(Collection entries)
--- START ---
===== src/rtl/seg7_pkg.sv =====
`default_nettype none
// ============================================================================
// Module   : seg7_pkg
// Purpose  : Shared constants and the hex-to-seven-segment decoder for the
//            multiplexed display driver.
// Contents : NUM_DIGITS, SEG_OFF, AN_OFF, hex_to_seg()
// Revision : 1.0 - initial release
// ============================================================================
package seg7_pkg;

  localparam int         NUM_DIGITS = 8;
  localparam logic [6:0] SEG_OFF    = 7'h7F;  // all cathodes released (active low)
  localparam logic [7:0] AN_OFF     = 8'hFF;  // all anodes released (active low)

  // Active-low segment pattern, bit0 = segment a ... bit6 = segment g.
  function automatic logic [6:0] hex_to_seg(input logic [3:0] i_nib);
    logic [6:0] w_seg;
    case (i_nib)
      4'h0: w_seg = 7'h40;
      4'h1: w_seg = 7'h79;
      4'h2: w_seg = 7'h24;
      4'h3: w_seg = 7'h30;
      4'h4: w_seg = 7'h19;
      4'h5: w_seg = 7'h12;
      4'h6: w_seg = 7'h02;
      4'h7: w_seg = 7'h78;
      4'h8: w_seg = 7'h00;
      4'h9: w_seg = 7'h10;
      4'hA: w_seg = 7'h08;
      4'hB: w_seg = 7'h03;
      4'hC: w_seg = 7'h46;
      4'hD: w_seg = 7'h21;
      4'hE: w_seg = 7'h06;
      default: w_seg = 7'h0E;
    endcase
    return w_seg;
  endfunction

endpackage
`default_nettype wire


===== src/rtl/seg7_scan_driver_tick_gen.sv =====
`default_nettype none
// ============================================================================
// Module   : tick_gen
// Purpose  : Free-running modulo-DIV counter with a terminal-count pulse.
// Ports    : i_clk    - clock
//            i_rst_n  - asynchronous active-low reset
//            o_count  - current count, 0..DIV-1
//            o_wrap   - high during the cycle the count equals DIV-1
// Revision : 1.0 - initial release
// ============================================================================
module tick_gen #(
  parameter  int DIV = 2,
  localparam int W   = $clog2(DIV)
) (
  input  logic         i_clk,
  input  logic         i_rst_n,
  output logic [W-1:0] o_count,
  output logic         o_wrap
);

  logic [W-1:0] r_count;
  logic         w_wrap;

  assign w_wrap = (r_count == W'(DIV - 1));

  always_ff @(posedge i_clk or negedge i_rst_n) begin
    if (!i_rst_n) begin
      r_count <= '0;
    end else if (w_wrap) begin
      r_count <= '0;
    end else begin
      r_count <= r_count + W'(1);
    end
  end

  assign o_count = r_count;
  assign o_wrap  = w_wrap;

endmodule
`default_nettype wire


===== src/rtl/seg7_scan_driver.sv =====
`default_nettype none
// ============================================================================
// Module   : seg7_scan_driver
// Purpose  : Time-multiplexed driver for an 8-digit common-anode seven-segment
//            display. Inputs are captured once per frame so a digit never
//            tears mid-scan; each digit slot opens with a blanking window to
//            stop the previous digit ghosting onto the next anode.
// Ports    : clk_i    - system clock
//            rst_ni   - asynchronous active-low reset
//            data_i   - eight hex nibbles, nibble k drives digit k
//            en_i     - per-digit enable
//            dp_i     - per-digit decimal point
//            blink_i  - per-digit blink enable
//            seg_o    - cathodes CA..CG, active low
//            dp_o     - decimal-point cathode, active low
//            an_o     - anodes, active low, an_o[k] selects digit k
//            frame_o  - one-cycle pulse marking each snapshot load
// Revision : 1.0 - initial release
// ============================================================================
module seg7_scan_driver
  import seg7_pkg::*;
#(
  parameter int REFRESH_DIV = 100000,
  parameter int BLANK_CYC   = 16,
  parameter int BLINK_DIV   = 25000000
) (
  input  logic        clk_i,
  input  logic        rst_ni,
  input  logic [31:0] data_i,
  input  logic [7:0]  en_i,
  input  logic [7:0]  dp_i,
  input  logic [7:0]  blink_i,
  output logic [6:0]  seg_o,
  output logic        dp_o,
  output logic [7:0]  an_o,
  output logic        frame_o
);

  localparam int SLOT_W  = $clog2(REFRESH_DIV);
  localparam int BLINK_W = $clog2(BLINK_DIV);

  logic [SLOT_W-1:0]  w_slot_cnt;
  logic               w_slot_wrap;
  logic [BLINK_W-1:0] w_blink_cnt_unused;
  logic               w_blink_wrap;

  tick_gen #(.DIV(REFRESH_DIV)) u_slot_tick (
    .i_clk   (clk_i),
    .i_rst_n (rst_ni),
    .o_count (w_slot_cnt),
    .o_wrap  (w_slot_wrap)
  );

  tick_gen #(.DIV(BLINK_DIV)) u_blink_tick (
    .i_clk   (clk_i),
    .i_rst_n (rst_ni),
    .o_count (w_blink_cnt_unused),
    .o_wrap  (w_blink_wrap)
  );

  logic [2:0]  r_idx;
  logic        r_phase;
  logic [31:0] r_data_snap;
  logic [7:0]  r_en_snap;
  logic [7:0]  r_dp_snap;
  logic [7:0]  r_blink_snap;

  // Frame boundary: last cycle of the last digit slot.
  logic w_frame;
  assign w_frame = w_slot_wrap && (r_idx == 3'(NUM_DIGITS - 1));

  always_ff @(posedge clk_i or negedge rst_ni) begin
    if (!rst_ni) begin
      r_idx        <= '0;
      r_phase      <= 1'b0;
      r_data_snap  <= '0;
      r_en_snap    <= '0;
      r_dp_snap    <= '0;
      r_blink_snap <= '0;
    end else begin
      if (w_slot_wrap) begin
        r_idx <= r_idx + 3'd1;
      end
      if (w_blink_wrap) begin
        r_phase <= ~r_phase;
      end
      if (w_frame) begin
        r_data_snap  <= data_i;
        r_en_snap    <= en_i;
        r_dp_snap    <= dp_i;
        r_blink_snap <= blink_i;
      end
    end
  end

  // Current digit selection, driven only by registered state.
  logic [3:0] w_nib;
  logic       w_lit;

  assign w_nib = r_data_snap[{r_idx, 2'b00} +: 4];
  assign w_lit = (w_slot_cnt >= SLOT_W'(BLANK_CYC))
              && r_en_snap[r_idx]
              && !(r_blink_snap[r_idx] && r_phase);

  // Output stage registers everything so the pins never glitch while the
  // slot/index state changes.
  always_ff @(posedge clk_i or negedge rst_ni) begin
    if (!rst_ni) begin
      an_o    <= AN_OFF;
      seg_o   <= SEG_OFF;
      dp_o    <= 1'b1;
      frame_o <= 1'b0;
    end else begin
      frame_o <= w_frame;
      if (w_lit) begin
        an_o  <= ~(8'h01 << r_idx);
        seg_o <= hex_to_seg(w_nib);
        dp_o  <= ~r_dp_snap[r_idx];
      end else begin
        an_o  <= AN_OFF;
        seg_o <= SEG_OFF;
        dp_o  <= 1'b1;
      end
    end
  end

endmodule
`default_nettype wire


===== config.mk =====
export PLATFORM = sky130hd
export DESIGN_NAME = seg7_scan_driver
export DESIGN_NICKNAME = d
export VERILOG_FILES = /design/src/rtl/seg7_pkg.sv /design/src/rtl/seg7_scan_driver_tick_gen.sv /design/src/rtl/seg7_scan_driver.sv
export SDC_FILE = /design/constraint.sdc
export NUM_CORES = 1
export LEC_CHECK = 0
export ABC_AREA = 1
export ABC_CLOCK_PERIOD_IN_PS = 3300
export BUFFER_PORTS_ARGS = -buffer_cell sky130_fd_sc_hd__buf_2
export CAP_MARGIN = 20
export CORE_MARGIN = 8
export CORE_UTILIZATION = 47
export DETAILED_ROUTE_END_ITERATION = 8
export GPL_ROUTABILITY_DRIVEN = 0
export GPL_TIMING_DRIVEN = 0
export PLACE_DENSITY_LB_ADDON = 0.12
export SKIP_LAST_GASP = 1
export SYNTH_ARGS = -nofsm -noshare
export SYNTH_HDL_FRONTEND = slang
export SYNTH_SLANG_ARGS = --single-unit

===== constraint.sdc =====
create_clock -name clk_i -period 3.3 [get_ports clk_i]
set_clock_uncertainty 0.1 [all_clocks]
set_input_delay 0.165 -clock clk_i [delete_from_list [all_inputs] [get_ports clk_i]]
set_output_delay 0.165 -clock clk_i [all_outputs]
set_load 0.03 [all_outputs]

==> results.json, run 1 <==
{
  "yosys.area_share.simple": 0.2826,
  "via_per_inst": 4.870,
  "rr_startpoint": "r_idx[0]$_DFFE_PN0N_",
  "cts.sinks": 119,
  "clock.fmax_ghz": 0.3999,
  "rsz0062_at_grt": "false",
  "dp_cells": 1044,
  "ff2ff_path_depth": 12,
  "ir_drop_uv": 274.1,
  "wl_per_cell_um": 13.99,
  "syn-cell-area_mm2": 0.006207,
  "outcome": "completed",
  "final.setup.tns_ns": 0,
  "clk_pin_slew_worst_paths_ns": 0.05,
  "dp_worst_setup_slack_ns": 0.8114,
  "critical_path_class": "reg -> reg",
  "total_leakage_power_nw": 3.973,
  "start_kind": "flip-flop",
  "cts-root-buf": "clkbuf_16",
  "crit_start": "r_idx[0]$_DFFE_PN0N_",
  "synth_top_family_by_area": "simple AND/OR/NAND/NOR gates",
  "core-area_mm2": 0.01309,
  "place_hpwl_um": 10960,
  "synth-adder-area-share": 0.03024,
  "report.final.slew_viol_count": 0,
  "cts_post_setup_buffers_inserted": 0,
  "final_common_cell": "nand2_1",
  "hold_viol": 0,
  "yosysWarnings": 0,
  "grt_start_max_net_pins": 69,
  "fin_crit_ns": 2.500,
  "cp.required_ns": 3.53,
  "drive_gt1_frac": 0.1703,
  "synth_top_area_cell": "dfrtp_1",
  "h-tree-depth": 4,
  "die-area_mm2": 0.01714,
  "cts_buffer_depth": 2,
  "num_io_pins": 75,
  "cts_resized": 0,
  "cts_buffers": 17,
  "diodes": 0,
  "reg2reg_slack_ns": 0.80,
  "synth_compound_area_frac": 0.06934,
  "cts_tree": "built",
  "combPwrFrac": 0.034,
  "p_sw_mw": 0.6887,
  "min_period_over_period": 0.7577,
  "synth-seq-area-share": 0.4830,
  "syn-num-nets": 866,
  "critPathCapture": "seg_o[3]$_DFF_PN1_",
  "synthMuxAreaShare": 0,
  "ys_types": 31,
  "synth_xor_area_frac": 0.03528,
  "p_clk_frac": 0.555,
  "ant_nets": 0,
  "via_count": 5518,
  "area.growth.synth_to_final_pct": 29.47,
  "overflow": 0,
  "cap_viol_max_count": 0,
  "route.detailed.drc": 0,
  "synth_top_cell_area_share": 0.4152,
  "drt-pass1-iter-count": 5,
  "fin_util": 0.6142,
  "hold_class": "in -> async",
  "grt_usage": 0.1973,
  "final_cell_mix": "nand2_1 (226), inv_1 (122), dfrtp_1 (103)",
  "p_seq_frac": 0.411,
  "fp.dieW_um": 130.9,
  "crit_arrival_ns": 2.73,
  "drt_wl_total_um": 15850,
  "drt-initial-drc-count": 393,
  "internal_power_mw": 2.872,
  "fin_ws_ns": 0.7996,
  "finalSetupViolCount": 0,
  "synth_seq_cells": 119,
  "ys_top_cells_by_area": "dfrtp_1 (42%), nand2_1 (14%), inv_1 (7.4%), dfstp_2 (6.8%), nand3_1 (6.1%)",
  "swShare": 0.1934,
  "port_buffers": 74,
  "worst_pin_slew_ns": 0.7067,
  "postSynthCellCount": 793,
  "instances_no_fill": 1133,
  "crit_fanout": 11,
  "end_kind": "flip-flop",
  "clkLatencyLatePin_ns": 0.42,
  "avgSynthCellArea_um2": 7.827,
  "rr_endpoint": "seg_o[3]$_DFF_PN1_",
  "grt_pass1_vias": 5471,
  "antenna_found_initial": 0,
  "row_count": 42,
  "slew_headroom": 0.5239,
  "dieHeight_um": 130.9,
  "powerDensity_mw_per_mm2": 443.1,
  "grt_pass1_wl_um": 26280,
  "layout.nets": 1017,
  "start_util": 0.4744
}
Yosys cell counts:
cell and count:
nor2_4 2, o21ai_2 11, nor2_8 1, clkbuf_4 1, nor3_2 1, nor2_2 1
nor3_4 1, buf_8 1, nand2_1 226, dfstp_2 16, xor2_1 21, dfrtp_1 103
xnor2_1 4, o21ai_0 57, buf_4 6, a21oi_1 7, buf_6 2, nor3_1 17
ha_1 15, inv_2 2, a21o_1 1, a31oi_1 1, nand2_2 2, and3b_1 1
buf_2 11, clkbuf_1 2, nand4_2 1, nand4_1 11, inv_1 122, nand3_1 76
nor2_1 70
how the worst min path moves through the flow:
stage	endpoint	slack, ns	depth (start not counted)
3_3_place_gp	r_dp_snap[3]$_DFFE_PN0P_	0.27	3
5_1_grt	r_blink_snap[2]$_DFFE_PN0P_	0.22	2
3_5_place_dp	r_blink_snap[2]$_DFFE_PN0P_	0.05	1
6_report	r_blink_snap[2]$_DFFE_PN0P_	0.15	2
4_1_cts	r_blink_snap[2]$_DFFE_PN0P_	0.19	2
2_1_floorplan	frame_o$_DFF_PN0_	-0.23	0
layer usage:
| metal | part of all wire | up-vias | GRT usage |
|---|---|---|---|
| li1 | - | 2769 | - |
| met1 | 0.44 | 2587 | 0.2431 |
| met2 | 0.49 | 134 | 0.3301 |
| met3 | 0.052 | 28 | 0.03815 |
| met4 | 0.020 | 0 | 0.08778 |
| met5 | 0 | - | 0 |
sequential cells by signal, summed over array words and instances (netlist names), 3 cells and up:
register	count
r_dp_snap	8
seg_o	7
u_slot_tick.o_count	17
r_data_snap	32
an_o	8
r_en_snap	8
u_blink_tick.o_count	25
r_idx	3
r_blink_snap	8
kinds of logic after synthesis:
kind of cell,count (synthesis)
adders and majority gates,15
buffers and inverters,147
xor gates and xnor gates,25
AOI/OAI and AO/OA,77
and+or+nand+nor,410
DFF,119
stage by stage:
| step | total power [mW] | hold WS, ns | area, um^2 |
|---|---|---|---|
| 4_1_cts | 3.585 | 0.1857 | 8036 |
| 3_3_place_gp | 1.550 | 0.2692 | 6798 |
| 6_report | 3.561 | 0.1547 | 8036 |
| 5_1_grt | 3.666 | 0.2157 | 8036 |
| 3_5_place_dp | 1.556 | 0.04846 | 6832 |
| 2_1_floorplan | 1.486 | -0.2306 | 6207 |
layout make-up:
| cell class | count | area [um^2] |
|---|---|---|
| buffer | 23 | 152.6 |
| clock buffer | 24 | 491.7 |
| clock inverter | 8 | 142.6 |
| fill | 1114 | 5049 |
| inverter | 124 | 465.4 |
| multi-input combinational | 527 | 2591 |
| sequential | 119 | 2998 |
| tap | 176 | 220.2 |
| timing repair buffer | 132 | 974.7 |
power groups by stage:
stage	combinational (mW)	clock, mW	sequential (mW)
final	0.122	1.98	1.46
after floorplan	0.00000127	0	1.49
after detailed placement	0.0701	0	1.49
after global placement	0.0638	0	1.49
after CTS	0.122	2.00	1.46
after global routing	0.135	2.07	1.46
critical path, cell delays in order, from the launching register on:
cell and delay [ns]:
dfrtp_1 0.48, inv_2 0.19, buf_2 0.30, nand2_1 0.08
nand3_1 0.08, nand3_1 0.09, o21ai_0 0.31, inv_1 0.18
ha_1 0.26, nand3_1 0.13, nand2_1 0.08, nand2_1 0.06
nand3_1 0.06
timing repair:
action,4_1_cts,5_1_grt
hold buffers,57,0
setup endpoints to repair,0,0
hold endpoints to repair,107,0
(Power assumes the default switching activity.)
==> inputs of run 2 (changes only) <==
ABC_CLOCK_PERIOD_IN_PS = 2400   (was 3300)
clock period = 2.4 ns   (was 3.3 ns; I/O delays follow)
==> results.json, run 2 (synthesis gave the netlist of run 1 again) <==
{
  "fp.dieW_um": 130.9,
  "worst_pin_slew_ns": 0.6420,
  "grt_pass1_vias": 5471,
  "place_hpwl_um": 10960,
  "overflow": 0,
  "largest_reg_flops": 32,
  "grt_pass1_wl_um": 26280,
  "core-area_mm2": 0.01309,
  "cts-root-buf": "clkbuf_16",
  "path_cells": "inv_2 > clkbuf_4 > nand2_1 > nand3_1 > nand3_1 > o21ai_2 > inv_1 > ha_1 > nand3_1 > nand2_1 > nand2_1 > nand3_1",
  "cts_buffer_depth": 2,
  "fin_crit_ns": 2.201,
  "end_kind": "flip-flop",
  "port_buffers": 74,
  "n_fill_cell": 1112,
  "num_io_pins": 75,
  "hold_class": "in -> async",
  "outcome": "completed",
  "cts_tree": "built",
  "antenna_found_initial": 0,
  "drt_wl_total_um": 15830,
  "instances_no_fill": 1133,
  "via_count": 5530,
  "wl_per_cell_um": 13.97,
  "slowest_stage": "dfrtp_2",
  "route.detailed.drc": 0,
  "h-tree-depth": 4,
  "grt_usage": 0.1973,
  "ir_drop_uv": 376.1,
  "drive_gt1_frac": 0.1745,
  "fin_util": 0.6149,
  "slew_headroom": 0.5720,
  "dp_cells": 1044,
  "diodes": 0,
  "cap_viol_max_count": 0,
  "critical_path_class": "reg -> reg",
  "dieHeight_um": 130.9,
  "hold_viol": 0,
  "max_stage_delay_ns": 0.47,
  "via_per_inst": 4.881,
  "cp.required_ns": 2.63,
  "path_delay_family": "simple AND/OR/NAND/NOR gates",
  "cts_buffers": 17,
  "rsz0062_at_grt": "false",
  "start_kind": "flip-flop",
  "powerDensity_mw_per_mm2": 607.9,
  "min_period_over_period": 0.9171,
  "row_count": 42,
  "layout.nets": 1017,
  "report.final.slew_viol_count": 0,
  "crit_fanout": 11,
  "finalSetupViolCount": 0,
  "crit_arrival_ns": 2.43,
  "drt-pass1-iter-count": 5,
  "start_util": 0.4744,
  "top_register": "r_data_snap",
  "ant_nets": 0,
  "total_leakage_power_nw": 3.976,
  "totalPowerFinal_mw": 4.892,
  "path_common_cell": "nand3_1",
  "final_common_cell": "nand2_1",
  "area.growth.synth_to_final_pct": 29.63,
  "clkLatencyLatePin_ns": 0.42,
  "drt-initial-drc-count": 383,
  "grt_start_max_net_pins": 69,
  "cts.sinks": 119,
  "die-area_mm2": 0.01714,
  "clk_pin_slew_worst_paths_ns": 0.05,
  "clock.fmax_ghz": 0.4543,
  "path_buf_inv": 3,
  "final_cell_mix": "nand2_1 (225), inv_1 (121), dfrtp_1 (102)",
  "whs_ns": 0.1095
}
[run 2: cell count changes in the layout (fill, tap and decap cells not counted), sizes merged]
cell    delta
buf        -1
clkbuf     +1
[run 2: where the power goes]
group	internal [mW]	switching [mW]
sequential	2.01	0
clock	1.84	0.874
combinational	0.0982	0.0687
[run 2: layout make-up]
class / instances / area [um^2] / area share
plain buffers: 23 / 155.1 / 0.01928
clock buffers: 24 / 491.7 / 0.06111
clock inverters: 8 / 142.6 / 0.01773
inverters: 124 / 465.4 / 0.05784
multi-input cells: 527 / 2597 / 0.3228
flip-flops and latches: 119 / 2999 / 0.3727
well taps: 176 / 220.2 / 0.02737
repair buffers: 132 / 974.7 / 0.1211
[run 2: worst paths after layout]
check	start	end	slack (ns)	cells after the start
min in group clk_i	dp_i[3]	r_dp_snap[3]$_DFFE_PN0P_	0.34	4
hold / removal	rst_ni	r_blink_snap[2]$_DFFE_PN0P_	0.11	2
setup / recovery	r_idx[0]$_DFFE_PN0N_	seg_o[3]$_DFF_PN1_	0.20	12
setup reg to reg	r_idx[0]$_DFFE_PN0N_	seg_o[3]$_DFF_PN1_	0.20	12
max in group asynchronous	rst_ni	seg_o[1]$_DFF_PN1_	1.34	3
hold reg to reg	u_slot_tick.o_count[2]$_DFF_PN0_	u_slot_tick.o_count[2]$_DFF_PN0_	0.40	1
[run 2: repair_timing]
action	CTS	global route
cloned	0	0
endpoints found under the setup margin	4	6
hold endpoints to repair	107	0
pin swaps	0	0
gates resized for setup	2	4
hold buffers	57	0
setup buffers	0	0
[run 2: worst register-to-register path, cell delays in order, from the launching register on]
cell and delay, ns:
dfrtp_2 0.47, inv_2 0.17, clkbuf_4 0.27, nand2_1 0.07
nand3_1 0.08, nand3_1 0.10, o21ai_2 0.17, inv_1 0.13
ha_1 0.23, nand3_1 0.13, nand2_1 0.08, nand2_1 0.06
nand3_1 0.06
[run 2: layer usage]
layer | track usage | share of wire | vias to the layer above
met5 | 0 | 0 | -
met4 | 0.08778 | 0.022 | 0
met3 | 0.03815 | 0.051 | 30
met2 | 0.3301 | 0.49 | 131
met1 | 0.2431 | 0.44 | 2596
li1 | - | - | 2773
[run 2: through the flow]
stage	cell area [um^2]	setup WS [ns]	setup TNS (ns)
final	8046	0.1989	0
after global routing	8046	0.008283	0
after CTS	8040	0.06848	0
after detailed placement	6832	-0.08861	-0.2231
after global placement	6798	-0.3772	-38.15
after floorplan	6207	0.3856	0
==> inputs of run 3 (changes only) <==
ABC_CLOCK_PERIOD_IN_PS = 2100   (was 2400)
clock period = 2.1 ns   (was 2.4 ns; I/O delays follow)
==> results.json, run 3 (synthesis gave the netlist of run 1 again) <==
{
  "via_count": 5641,
  "route.detailed.drc": 0,
  "diodes": 0,
  "final_cell_mix": "nand2_1 (223), inv_1 (119), dfrtp_1 (102)",
  "final_common_cell": "nand2_1",
  "path_cells": "ha_2 > nand2_2 > nor2_4 > nand2_2 > nor3_4 > nand2_4 > nor2_8 > buf_8 > buf_8 > nand2_1 > nand2_1",
  "rr_endpoint": "r_en_snap[5]$_DFFE_PN0P_",
  "fin_util": 0.6303,
  "grt_usage": 0.1981,
  "rsz0062_at_grt": "true",
  "ff2ff_path_depth": 11,
  "grt_pass1_wl_um": 26370,
  "drt_wl_total_um": 16330,
  "whs_ns": 0.09642,
  "wl_met2_um": 8007,
  "wl_met3_um": 883,
  "end_kind": "flip-flop",
  "die-area_mm2": 0.01714,
  "clock.fmax_ghz": 0.5002,
  "ir_drop_uv": 430.4,
  "hold_viol": 0,
  "dp_cells": 1044,
  "cts_buffer_depth": 2,
  "num_io_pins": 75,
  "max_stage_delay_ns": 0.37,
  "finalSetupViolCount": 0,
  "slew_headroom": 0.6622,
  "instances_no_fill": 1145,
  "row_count": 42,
  "grt_start_max_net_pins": 69,
  "cts_tree": "built",
  "fp.dieW_um": 130.9,
  "min_period_over_period": 0.9519,
  "start_kind": "flip-flop",
  "place_hpwl_um": 10960,
  "totalPowerFinal_mw": 5.607,
  "port_buffers": 74,
  "report.final.slew_viol_count": 0,
  "drt-initial-drc-count": 415,
  "ant_nets": 0,
  "worst_pin_slew_ns": 0.5067,
  "drive_gt1_frac": 0.1950,
  "total_leakage_power_nw": 4.086,
  "largest_reg_flops": 32,
  "n_fill_cell": 1092,
  "antenna_found_initial": 0,
  "start_util": 0.4744,
  "dieHeight_um": 130.9,
  "cp.required_ns": 2.36,
  "grt_pass1_vias": 5491,
  "overflow": 0,
  "area.growth.synth_to_final_pct": 32.88,
  "fin_crit_ns": 1.999,
  "cts.sinks": 119,
  "powerDensity_mw_per_mm2": 679.8,
  "top_register": "r_data_snap",
  "crit_fanout": 8,
  "cap_viol_max_count": 0,
  "h-tree-depth": 4,
  "drt-pass1-iter-count": 5,
  "hold_class": "in -> async",
  "reg2reg_slack_ns": 0.10,
  "clk_pin_slew_worst_paths_ns": 0.05,
  "critical_path_class": "reg -> reg",
  "top_layer": "met4",
  "final.setup.tns_ns": 0,
  "via_per_inst": 4.927,
  "clkLatencyLatePin_ns": 0.42,
  "cts_buffers": 17,
  "path_delay_family": "simple AND/OR/NAND/NOR gates",
  "crit_arrival_ns": 2.26,
  "wl_met1_um": 7041,
  "slowest_stage": "dfrtp_1",
  "rr_startpoint": "u_slot_tick.o_count[1]$_DFF_PN0_",
  "cts-root-buf": "clkbuf_16",
  "path_buf_inv": 2,
  "layout.nets": 1029,
  "wl_per_cell_um": 14.26,
  "outcome": "completed",
  "core-area_mm2": 0.01309
}
[run 3: area by class of cell]
class | instances | area [um^2] | share of cell area
clock inverters | 8 | 142.6 | 0.01729
clock buffers | 24 | 491.7 | 0.05962
flip-flops and latches | 119 | 2999 | 0.3636
inverters | 124 | 473.0 | 0.05734
well taps | 176 | 220.2 | 0.02670
multi-input cells | 528 | 2658 | 0.3222
plain buffers | 22 | 181.4 | 0.02200
repair buffers | 144 | 1082 | 0.1312
[run 3: report_power, final]
group          switching (mW)  internal [mW]  leakage (nW)
Sequential                  0           2.30          1.28
Clock                    1.01           2.10         0.310
Combinational          0.0787          0.112          2.49
Total                    1.09           4.51          4.09
[run 3: how the worst max path moves through the flow]
stage | startpoint | endpoint | slack [ns] | cells past startpoint
finish | u_slot_tick.o_count[1]$_DFF_PN0_ | r_en_snap[5]$_DFFE_PN0P_ | 0.10 | 11
global route | u_slot_tick.o_count[1]$_DFF_PN0_ | r_dp_snap[4]$_DFFE_PN0P_ | -0.03 | 11
CTS | r_idx[0]$_DFFE_PN0N_ | seg_o[3]$_DFF_PN1_ | 0.001 | 12
detailed placement | r_idx[0]$_DFFE_PN0N_ | seg_o[3]$_DFF_PN1_ | -0.39 | 12
global placement | rst_ni | u_blink_tick.o_count[0]$_DFF_PN0_ | -0.66 | 1
floorplan | r_idx[0]$_DFFE_PN0N_ | seg_o[3]$_DFF_PN1_ | 0.09 | 11
[run 3: metal layers]
metal  vias up  track usage
met3        34      0.03774
met1      2632       0.2449
met2       173       0.3292
met5         -            0
li1       2802            -
met4         0      0.09183
[run 3: through the flow]
step           worst slack [ns]  cell area, um^2
2_1_floorplan           0.08563             6207
3_3_place_gp            -0.6622             6798
3_5_place_dp            -0.3886             6832
4_1_cts                0.001032             8058
5_1_grt                -0.03495             8248
6_report                 0.1010             8248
--- END ---
§ THE PROBLEM
Only one stretch of the data above is needed. Restate it word for word, from the line containing "[run 3: how" through the line containing "CTS | r_idx[0]$_DFFE_PN0N_", both ends included.

§ FINISHED TASK
[run 3: how the worst max path moves through the flow]
stage | startpoint | endpoint | slack [ns] | cells past startpoint
finish | u_slot_tick.o_count[1]$_DFF_PN0_ | r_en_snap[5]$_DFFE_PN0P_ | 0.10 | 11
global route | u_slot_tick.o_count[1]$_DFF_PN0_ | r_dp_snap[4]$_DFFE_PN0P_ | -0.03 | 11
CTS | r_idx[0]$_DFFE_PN0N_ | seg_o[3]$_DFF_PN1_ | 0.001 | 12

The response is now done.